As a teenager, I was into delays. It was a simple and cool idea: put a sound in, and it comes out later. My first delay was a Peavey DEP-800, a fairly primitive digital delay. To my untrained ears, it sounded clean. I wasn’t aware of nuances in various delays at the time. They delayed things. That’s all I knew.
Flash forward about 4 years, to when I heard a song that changed my perspective on delays: Funkadelic’s “Maggot Brain.”
The echo in this song wasn’t a simple repeat of a sound. It had weird textures. It would start growing out of control. It was resonant and boomy. It would disintegrate into hiss. It did all sorts of things that the digital delays I had worked with wouldn’t do, but came naturally to tape and magnetic drum delays. It was a musical instrument in and of itself, and it helped make “Maggot Brain” magical.
Skipping to 2019: Don Gunn and I were working on presets for ValhallaDelay. I (once again) went on a rant about how cool the echo is in “Maggot Brain.” So we bought the album (again), put “Maggot Brain” into an editing window, and started measuring things and listening closely.
“Maggot Brain” begins with some sort of microphone pop going through the echo. This is very convenient, as it allowed us to measure the distance between the echo repeats. Don figured out that the echoes were 110 milliseconds apart.
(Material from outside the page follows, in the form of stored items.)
**src/rtl/alu_op_sequencer.sv**
```systemverilog
// Control sequencer for the bit-sliced 16-bit ALU: opcode decode, status flags and shift-add MUL.
// Optional overflow flag (CIn_msb input, VFlag output) is built when ALUCTRL_OVF_EN is defined.
module alu_op_sequencer #(
  parameter int unsigned WIDTH = 16,
  parameter int unsigned CW    = 5
) (
  input  logic       Clock,
  input  logic       nReset,
  input  logic       Start,
  input  logic [3:0] Opcode,
  input  logic [3:0] ShAmt,
  input  logic       ShSrcB,
  input  logic       nZ_msb,
  input  logic       COut_msb,
  input  logic       AluMsb,
  input  logic       QLsb,
`ifdef ALUCTRL_OVF_EN
  input  logic       CIn_msb,
  output logic       VFlag,
`endif
  output logic       SUB,
  output logic       ZeroA,
  output logic       CIn,
  output logic       FAOut,
  output logic       AND,
  output logic       OR,
  output logic       XOR,
  output logic       NOT,
  output logic       NAND,
  output logic       NOR,
  output logic       Sh8,
  output logic       Sh4,
  output logic       Sh2,
  output logic       Sh1,
  output logic       ShB,
  output logic       ShL,
  output logic       ShR,
  output logic       ShOut,
  output logic       AccWr,
  output logic       MulShift,
  output logic       Busy,
  output logic       Done,
  output logic       Illegal,
  output logic       ZFlag,
  output logic       CFlag,
  output logic       NFlag
);

  typedef enum logic [2:0] {IDLE, EXEC, MCLR, MITER, FIN} state_t;

  typedef struct packed {
    logic sub, zeroa, cin, faout;
    logic land, lor, lxor, lnot, lnand, lnor;
    logic sh8, sh4, sh2, sh1, shb, shl, shr, shout;
    logic accwr, mulshift, busy, done, illegal, mul_step;
  } ctrl_t;

  state_t        state_q, state_d;
  ctrl_t         ctrl_q, ctrl_d;
  logic [3:0]    op_q, op_d;
  logic [CW-1:0] cnt_q, cnt_d;
  logic          z_q, z_d, c_q, c_d, n_q, n_d;
`ifdef ALUCTRL_OVF_EN
  logic          v_q, v_d;
`endif

  always_comb begin
    state_d = state_q;
    op_d    = op_q;
    cnt_d   = cnt_q;
    z_d     = z_q;
    c_d     = c_q;
    n_d     = n_q;
`ifdef ALUCTRL_OVF_EN
    v_d     = v_q;
`endif
    ctrl_d  = '0;

    case (state_q)
      IDLE: begin
        if (Start) begin
          op_d    = Opcode;
          state_d = (Opcode == 4'd14) ? MCLR : EXEC;
        end
      end
      EXEC: begin
        state_d = IDLE;
        if (op_q != 4'd15) begin
          z_d = ~nZ_msb;
          n_d = AluMsb;
        end
        if (op_q <= 4'd4 || op_q == 4'd13) begin
          c_d = COut_msb;
`ifdef ALUCTRL_OVF_EN
          v_d = COut_msb ^ CIn_msb;
`endif
        end
      end
      MCLR: begin
        state_d = MITER;
        cnt_d   = '0;
      end
      MITER: begin
        if (cnt_q == CW'(WIDTH - 1)) begin
          state_d = FIN;
          cnt_d   = '0;
        end else begin
          cnt_d = cnt_q + CW'(1);
        end
      end
      FIN: begin
        state_d = IDLE;
        z_d     = ~nZ_msb;
        n_d     = AluMsb;
        c_d     = COut_msb;
`ifdef ALUCTRL_OVF_EN
        v_d     = 1'b0;
`endif
      end
      default: state_d = IDLE;
    endcase

    // Controls are decoded for the state being entered so they leave the flops clean.
    case (state_d)
      EXEC: begin
        ctrl_d.busy    = 1'b1;
        ctrl_d.done    = 1'b1;
        ctrl_d.accwr   = (op_d != 4'd13) && (op_d != 4'd15);
        ctrl_d.illegal = (op_d == 4'd15);
        case (op_d)
          4'd0:  ctrl_d.faout = 1'b1;
          4'd1:  begin ctrl_d.faout = 1'b1; ctrl_d.cin = c_q; end
          4'd2, 4'd13: begin
            ctrl_d.faout = 1'b1; ctrl_d.sub = 1'b1; ctrl_d.cin = 1'b1;
          end
          4'd3:  begin ctrl_d.faout = 1'b1; ctrl_d.sub = 1'b1; ctrl_d.cin = c_q; end
          4'd4:  begin
            ctrl_d.faout = 1'b1; ctrl_d.sub = 1'b1; ctrl_d.zeroa = 1'b1; ctrl_d.cin = 1'b1;
          end
          4'd5:  ctrl_d.land  = 1'b1;
          4'd6:  ctrl_d.lor   = 1'b1;
          4'd7:  ctrl_d.lxor  = 1'b1;
          4'd8:  ctrl_d.lnot  = 1'b1;
          4'd9:  ctrl_d.lnand = 1'b1;
          4'd10: ctrl_d.lnor  = 1'b1;
          4'd11, 4'd12: begin
            ctrl_d.shout = 1'b1;
            ctrl_d.shl   = (op_d == 4'd11);
            ctrl_d.shr   = (op_d == 4'd12);
            ctrl_d.sh8   = ShAmt[3];
            ctrl_d.sh4   = ShAmt[2];
            ctrl_d.sh2   = ShAmt[1];
            ctrl_d.sh1   = ShAmt[0];
            ctrl_d.shb   = ShSrcB;
          end
          default: ;
        endcase
      end
      MCLR: begin
        ctrl_d.busy  = 1'b1;
        ctrl_d.zeroa = 1'b1;
        ctrl_d.faout = 1'b1;
        ctrl_d.accwr = 1'b1;
      end
      MITER: begin
        ctrl_d.busy     = 1'b1;
        ctrl_d.mulshift = 1'b1;
        ctrl_d.mul_step = 1'b1;
      end
      FIN: begin
        ctrl_d.busy = 1'b1;
        ctrl_d.done = 1'b1;
      end
      default: ;
    endcase
  end

  always_ff @(posedge Clock or negedge nReset) begin
    if (!nReset) begin
      state_q <= IDLE;
      ctrl_q  <= '0;
      op_q    <= '0;
      cnt_q   <= '0;
      z_q     <= 1'b0;
      c_q     <= 1'b0;
      n_q     <= 1'b0;
`ifdef ALUCTRL_OVF_EN
      v_q     <= 1'b0;
`endif
    end else begin
      state_q <= state_d;
      ctrl_q  <= ctrl_d;
      op_q    <= op_d;
      cnt_q   <= cnt_d;
      z_q     <= z_d;
      c_q     <= c_d;
      n_q     <= n_d;
`ifdef ALUCTRL_OVF_EN
      v_q     <= v_d;
`endif
    end
  end

  // During MITER the add is qualified by the datapath's registered Q LSB.
  assign FAOut    = ctrl_q.faout | (ctrl_q.mul_step & QLsb);
  assign AccWr    = ctrl_q.accwr | (ctrl_q.mul_step & QLsb);
  assign SUB      = ctrl_q.sub;
  assign ZeroA    = ctrl_q.zeroa;
  assign CIn      = ctrl_q.cin;
  assign AND      = ctrl_q.land;
  assign OR       = ctrl_q.lor;
  assign XOR      = ctrl_q.lxor;
  assign NOT      = ctrl_q.lnot;
  assign NAND     = ctrl_q.lnand;
  assign NOR      = ctrl_q.lnor;
  assign Sh8      = ctrl_q.sh8;
  assign Sh4      = ctrl_q.sh4;
  assign Sh2      = ctrl_q.sh2;
  assign Sh1      = ctrl_q.sh1;
  assign ShB      = ctrl_q.shb;
  assign ShL      = ctrl_q.shl;
  assign ShR      = ctrl_q.shr;
  assign ShOut    = ctrl_q.shout;
  assign MulShift = ctrl_q.mulshift;
  assign Busy     = ctrl_q.busy;
  assign Done     = ctrl_q.done;
  assign Illegal  = ctrl_q.illegal;
  assign ZFlag    = z_q;
  assign CFlag    = c_q;
  assign NFlag    = n_q;
`ifdef ALUCTRL_OVF_EN
  assign VFlag    = v_q;
`endif

endmodule

```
The next thing that was obvious from the impulse response is that there are 3 repeats of equal amplitude. This suggested a multi-head tape or drum echo. The Quad Style in ValhallaDelay was designed for this sort of sound.
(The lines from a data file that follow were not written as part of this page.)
`src/rtl/mouse_packet_master.sv`:
```
// PS/2 mouse host controller: resets and configures the device (optionally
// negotiating IntelliMouse wheel mode), then assembles stream-mode packets.
module mouse_packet_master #(
  parameter int unsigned TIMEOUT_CYCLES = 5000000,
  parameter int unsigned MAX_RETRIES    = 3,
  parameter bit          WHEEL_EN       = 1'b1
) (
  input  logic       CLK,
  input  logic       RESET,
  output logic       SEND_BYTE,
  output logic [7:0] BYTE_TO_SEND,
  input  logic       BYTE_SENT,
  output logic       READ_ENABLE,
  input  logic [7:0] BYTE_READ,
  input  logic [1:0] BYTE_ERROR_CODE,
  input  logic       BYTE_READY,
  output logic [7:0] MOUSE_STATUS,
  output logic [7:0] MOUSE_DX,
  output logic [7:0] MOUSE_DY,
  output logic [7:0] MOUSE_DZ,
  output logic       SEND_INTERRUPT,
  output logic       WHEEL_MODE,
  output logic       INIT_FAIL
);

  localparam int unsigned TW = (TIMEOUT_CYCLES > 1) ? $clog2(TIMEOUT_CYCLES) : 1;
  localparam int unsigned RW = (MAX_RETRIES > 1) ? $clog2(MAX_RETRIES + 1) : 1;
  localparam logic [TW-1:0] T_LAST = TW'(TIMEOUT_CYCLES - 1);
  localparam logic [RW-1:0] R_LAST = RW'(MAX_RETRIES - 1);

  localparam logic [2:0] S_START     = 3'd0;
  localparam logic [2:0] S_SEND      = 3'd1;
  localparam logic [2:0] S_WAIT_SENT = 3'd2;
  localparam logic [2:0] S_WAIT_RESP = 3'd3;
  localparam logic [2:0] S_STREAM    = 3'd4;
  localparam logic [2:0] S_HALT      = 3'd5;

  localparam logic [3:0] CMD_ID   = 4'd7;
  localparam logic [3:0] CMD_LAST = 4'd8;

  logic [2:0]    state_q, state_d;
  logic [3:0]    cmd_idx_q, cmd_idx_d;
  logic [1:0]    resp_idx_q, resp_idx_d;
  logic [RW-1:0] retry_q, retry_d;
  logic [TW-1:0] timer_q, timer_d;
  logic [7:0]    tx_byte_q, tx_byte_d;
  logic [1:0]    byte_idx_q, byte_idx_d;
  logic [7:0]    pkt0_q, pkt0_d, pkt1_q, pkt1_d, pkt2_q, pkt2_d;
  logic [7:0]    status_q, status_d, dx_q, dx_d, dy_q, dy_d, dz_q, dz_d;
  logic          irq_q, irq_d;
  logic          wheel_q, wheel_d;
  logic          init_fail_q, init_fail_d;

  logic          reload, fail, timeout, id_slot;
  logic [3:0]    next_idx;
  logic [1:0]    pkt_last;

  // Init command script: reset, three sample-rate writes (200/100/80), get ID, enable.
  function automatic logic [7:0] cmd_byte(input logic [3:0] idx);
    case (idx)
      4'd0:    cmd_byte = 8'hFF;
      4'd1:    cmd_byte = 8'hF3;
      4'd2:    cmd_byte = 8'hC8;
      4'd3:    cmd_byte = 8'hF3;
      4'd4:    cmd_byte = 8'h64;
      4'd5:    cmd_byte = 8'hF3;
      4'd6:    cmd_byte = 8'h50;
      4'd7:    cmd_byte = 8'hF2;
      default: cmd_byte = 8'hF4;
    endcase
  endfunction

  function automatic logic [7:0] exp_resp(input logic [3:0] idx, input logic [1:0] ridx);
    if (idx == 4'd0) begin
      case (ridx)
        2'd0:    exp_resp = 8'hFA;
        2'd1:    exp_resp = 8'hAA;
        default: exp_resp = 8'h00;
      endcase
    end else begin
      exp_resp = 8'hFA;
    end
  endfunction

  function automatic logic [1:0] last_resp(input logic [3:0] idx);
    if (idx == 4'd0)        last_resp = 2'd2;
    else if (idx == CMD_ID) last_resp = 2'd1;
    else                    last_resp = 2'd0;
  endfunction

  assign next_idx = (cmd_idx_q == 4'd0 && !WHEEL_EN) ? CMD_LAST : cmd_idx_q + 4'd1;
  assign pkt_last = wheel_q ? 2'd3 : 2'd2;
  assign timeout  = (timer_q == T_LAST);
  assign id_slot  = (cmd_idx_q == CMD_ID) && (resp_idx_q == 2'd1);

  always_comb begin
    state_d     = state_q;
    cmd_idx_d   = cmd_idx_q;
    resp_idx_d  = resp_idx_q;
    retry_d     = retry_q;
    tx_byte_d   = tx_byte_q;
    byte_idx_d  = byte_idx_q;
    pkt0_d      = pkt0_q;
    pkt1_d      = pkt1_q;
    pkt2_d      = pkt2_q;
    status_d    = status_q;
    dx_d        = dx_q;
    dy_d        = dy_q;
    dz_d        = dz_q;
    irq_d       = 1'b0;
    wheel_d     = wheel_q;
    init_fail_d = init_fail_q;
    reload      = 1'b0;
    fail        = 1'b0;

    case (state_q)
      S_START: begin
        state_d   = S_SEND;
        cmd_idx_d = 4'd0;
        tx_byte_d = cmd_byte(4'd0);
      end
      S_SEND: begin
        state_d = S_WAIT_SENT;
        reload  = 1'b1;
      end
      S_WAIT_SENT: begin
        if (BYTE_SENT) begin
          state_d    = S_WAIT_RESP;
          resp_idx_d = 2'd0;
          reload     = 1'b1;
        end else if (timeout) begin
          fail = 1'b1;
        end
      end
      S_WAIT_RESP: begin
        if (BYTE_READY) begin
          if (BYTE_ERROR_CODE != 2'b00) begin
            fail = 1'b1;
          end else if (!id_slot && BYTE_READ != exp_resp(cmd_idx_q, resp_idx_q)) begin
            fail = 1'b1;
          end else begin
            if (id_slot) wheel_d = (BYTE_READ == 8'h03);
            if (resp_idx_q == last_resp(cmd_idx_q)) begin
              if (cmd_idx_q == CMD_LAST) begin
                state_d    = S_STREAM;
                byte_idx_d = 2'd0;
              end else begin
                state_d   = S_SEND;
                cmd_idx_d = next_idx;
                tx_byte_d = cmd_byte(next_idx);
              end
            end else begin
              resp_idx_d = resp_idx_q + 2'd1;
              reload     = 1'b1;
            end
          end
        end else if (timeout) begin
          fail = 1'b1;
        end
      end
      S_STREAM: begin
        if (BYTE_READY) begin
          if (BYTE_ERROR_CODE != 2'b00) begin
            byte_idx_d = 2'd0;
          end else if (byte_idx_q != 2'd0 || BYTE_READ[3]) begin
            reload = 1'b1;
            case (byte_idx_q)
              2'd0:    pkt0_d = BYTE_READ;
              2'd1:    pkt1_d = BYTE_READ;
              default: pkt2_d = BYTE_READ;
            endcase
            if (byte_idx_q == pkt_last) begin
              // Final byte goes straight to the outputs, so all four update together.
              status_d   = pkt0_q;
              dx_d       = pkt1_q;
              dy_d       = wheel_q ? pkt2_q : BYTE_READ;
              dz_d       = wheel_q ? BYTE_READ : 8'h00;
              irq_d      = 1'b1;
              byte_idx_d = 2'd0;
            end else begin
              byte_idx_d = byte_idx_q + 2'd1;
            end
          end
        end else if (byte_idx_q != 2'd0 && timeout) begin
          byte_idx_d = 2'd0;
        end
      end
      default: ;
    endcase

    if (fail) begin
      retry_d = retry_q + 1'b1;
      wheel_d = 1'b0;
      if (retry_q >= R_LAST) begin
        state_d     = S_HALT;
        init_fail_d = 1'b1;
      end else begin
        state_d   = S_SEND;
        cmd_idx_d = 4'd0;
        tx_byte_d = cmd_byte(4'd0);
      end
    end

    if (reload)       timer_d = '0;
    else if (timeout) timer_d = timer_q;
    else              timer_d = timer_q + 1'b1;
  end

  always_ff @(posedge CLK) begin
    if (RESET) begin
      state_q     <= S_START;
      cmd_idx_q   <= '0;
      resp_idx_q  <= '0;
      retry_q     <= '0;
      timer_q     <= '0;
      tx_byte_q   <= '0;
      byte_idx_q  <= '0;
      pkt0_q      <= '0;
      pkt1_q      <= '0;
      pkt2_q      <= '0;
      status_q    <= '0;
      dx_q        <= '0;
      dy_q        <= '0;
      dz_q        <= '0;
      irq_q       <= 1'b0;
      wheel_q     <= 1'b0;
      init_fail_q <= 1'b0;
    end else begin
      state_q     <= state_d;
      cmd_idx_q   <= cmd_idx_d;
      resp_idx_q  <= resp_idx_d;
      retry_q     <= retry_d;
      timer_q     <= timer_d;
      tx_byte_q   <= tx_byte_d;
      byte_idx_q  <= byte_idx_d;
      pkt0_q      <= pkt0_d;
      pkt1_q      <= pkt1_d;
      pkt2_q      <= pkt2_d;
      status_q    <= status_d;
      dx_q        <= dx_d;
      dy_q        <= dy_d;
      dz_q        <= dz_d;
      irq_q       <= irq_d;
      wheel_q     <= wheel_d;
      init_fail_q <= init_fail_d;
    end
  end

  assign SEND_BYTE      = (state_q == S_SEND);
  assign BYTE_TO_SEND   = tx_byte_q;
  assign READ_ENABLE    = (state_q == S_WAIT_RESP) || (state_q == S_STREAM);
  assign MOUSE_STATUS   = status_q;
  assign MOUSE_DX       = dx_q;
  assign MOUSE_DY       = dy_q;
  assign MOUSE_DZ       = dz_q;
  assign SEND_INTERRUPT = irq_q;
  assign WHEEL_MODE     = wheel_q;
  assign INIT_FAIL      = init_fail_q;

endmodule

```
We started with the Tape Mode, in Quad Style, and set a delay of 440 milliseconds, and Spacing around 1%. This results in 4 delay taps, spaced (roughly) equally apart.
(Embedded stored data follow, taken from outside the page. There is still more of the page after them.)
$ cat src/rtl/toy_pack.sv
// -----------------------------------------------------------------------------
// toy_pack
// Shared definitions for the M-extension issue path. Anything that has to agree
// with the mext execute unit lives here: the forwarded payload layout, the
// funct3 encodings, the pipeline depths and the instruction field macro.
//
// Contents:
//   INST_FIELD_FUNCT3(inst) - funct3 field of a 32-bit RISC-V instruction
//   MUL_STAGES / DIV_STAGES - issue-to-writeback depth (issue cycle = stage 0)
//   F3_*                    - M-extension funct3 encodings
//   forward_pkg             - payload forwarded from issue queue to the unit
//   f3_is_div()             - true for DIV/DIVU/REM/REMU
// -----------------------------------------------------------------------------
`ifndef TOY_PACK_INST_FIELDS
`define TOY_PACK_INST_FIELDS
`define INST_FIELD_FUNCT3(inst) inst[14:12]
`endif

package toy_pack;

  localparam int MUL_STAGES = 3;
  localparam int DIV_STAGES = 8;

  localparam logic [2:0] F3_MUL    = 3'b000;
  localparam logic [2:0] F3_MULH   = 3'b001;
  localparam logic [2:0] F3_MULHSU = 3'b010;
  localparam logic [2:0] F3_MULHU  = 3'b011;
  localparam logic [2:0] F3_DIV    = 3'b100;
  localparam logic [2:0] F3_DIVU   = 3'b101;
  localparam logic [2:0] F3_REM    = 3'b110;
  localparam logic [2:0] F3_REMU   = 3'b111;

  typedef struct packed {
    logic [3:0]  rob_tag;
    logic [31:0] inst_pld;
  } forward_pkg;

  // Divider-class ops are exactly the encodings with funct3[2] set.
  function automatic logic f3_is_div(input logic [2:0] f3);
    return (f3 == F3_DIV) || (f3 == F3_DIVU) || (f3 == F3_REM) || (f3 == F3_REMU);
  endfunction

endpackage

$ cat src/rtl/toy_mext_sched_chk.sv
// -----------------------------------------------------------------------------
// toy_mext_sched_chk
// Invariant checker for toy_mext_sched. Holds no state; only watches the
// scheduler's grant, reservation and counter signals each clock.
//
// Ports:
//   i_clk, i_rst, i_cancel_en     clock, reset, flush (checks paused on rst)
//   i_set_vec [DIV_STAGES-1:0]    reservation bits claimed this cycle
//   i_res_mul, i_res_div          reservation bits probed by MUL / DIV grants
//   i_gnt_vld, i_gnt_div          grant this cycle and its class
//   i_req_rdy [NUM_REQ-1:0]       per-requester accept
//   i_cnt [CNT_W-1:0], i_wb_en    in-flight count and completion pulse
// -----------------------------------------------------------------------------
module toy_mext_sched_chk
  import toy_pack::*;
#(
  parameter int NUM_REQ = 2,
  parameter int CNT_W   = $clog2(DIV_STAGES + 1)
) (
  input logic                  i_clk,
  input logic                  i_rst,
  input logic                  i_cancel_en,
  input logic [DIV_STAGES-1:0] i_set_vec,
  input logic                  i_res_mul,
  input logic                  i_res_div,
  input logic                  i_gnt_vld,
  input logic                  i_gnt_div,
  input logic [NUM_REQ-1:0]    i_req_rdy,
  input logic [CNT_W-1:0]      i_cnt,
  input logic                  i_wb_en
);

  localparam logic [CNT_W-1:0] CNT_MAX = CNT_W'(DIV_STAGES);

  // Sample the scheduler invariants once per clock outside reset.
  always_ff @(posedge i_clk) begin
    if (!i_rst) begin
      a_set_onehot0: assert ($onehot0(i_set_vec));
      a_rdy_onehot0: assert ($onehot0(i_req_rdy));
      a_mul_slot:    assert (!(i_gnt_vld && !i_gnt_div && i_res_mul));
      a_div_slot:    assert (!(i_gnt_vld && i_gnt_div && i_res_div));
      a_cnt_sat:     assert (i_cancel_en || !(i_gnt_vld && !i_wb_en && (i_cnt == CNT_MAX)));
      a_cnt_undf:    assert (i_cancel_en || !(i_wb_en && !i_gnt_vld && (i_cnt == '0)));
    end
  end

endmodule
Listening to the results, Tape Mode just wasn’t bright enough. Switching over to HiFi mode gave us the brightness we were looking for.
Next, we played around with the Tap On/Off buttons. Having the first tap off, and the next 3 on, resulted in the desired repetition pattern.
The echo in “Maggot Brain” has some weird resonances in it. From experience, this sounds like a multi-head echo, where the outputs of all the heads are summed together and used as the feedback signal.